Task to complete: Scan the entries below for the word "after". Copy each line that has it.

Data under study:
[Start of section]

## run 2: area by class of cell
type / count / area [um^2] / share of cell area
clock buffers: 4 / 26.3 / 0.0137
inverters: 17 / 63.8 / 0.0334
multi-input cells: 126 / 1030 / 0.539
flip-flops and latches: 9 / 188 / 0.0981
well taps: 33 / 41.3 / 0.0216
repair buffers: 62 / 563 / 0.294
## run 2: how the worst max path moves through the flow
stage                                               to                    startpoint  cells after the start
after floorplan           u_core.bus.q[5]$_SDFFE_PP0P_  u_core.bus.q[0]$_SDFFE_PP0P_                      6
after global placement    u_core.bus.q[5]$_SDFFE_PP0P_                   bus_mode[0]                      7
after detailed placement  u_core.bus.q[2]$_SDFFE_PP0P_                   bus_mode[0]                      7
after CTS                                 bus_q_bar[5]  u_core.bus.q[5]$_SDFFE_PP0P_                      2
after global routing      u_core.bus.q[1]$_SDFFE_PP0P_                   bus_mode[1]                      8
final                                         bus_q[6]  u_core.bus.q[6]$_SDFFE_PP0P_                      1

[End of section]

Exercise result:
stage                                               to                    startpoint  cells after the start
after floorplan           u_core.bus.q[5]$_SDFFE_PP0P_  u_core.bus.q[0]$_SDFFE_PP0P_                      6
after global placement    u_core.bus.q[5]$_SDFFE_PP0P_                   bus_mode[0]                      7
after detailed placement  u_core.bus.q[2]$_SDFFE_PP0P_                   bus_mode[0]                      7
after CTS                                 bus_q_bar[5]  u_core.bus.q[5]$_SDFFE_PP0P_                      2
after global routing      u_core.bus.q[1]$_SDFFE_PP0P_                   bus_mode[1]                      8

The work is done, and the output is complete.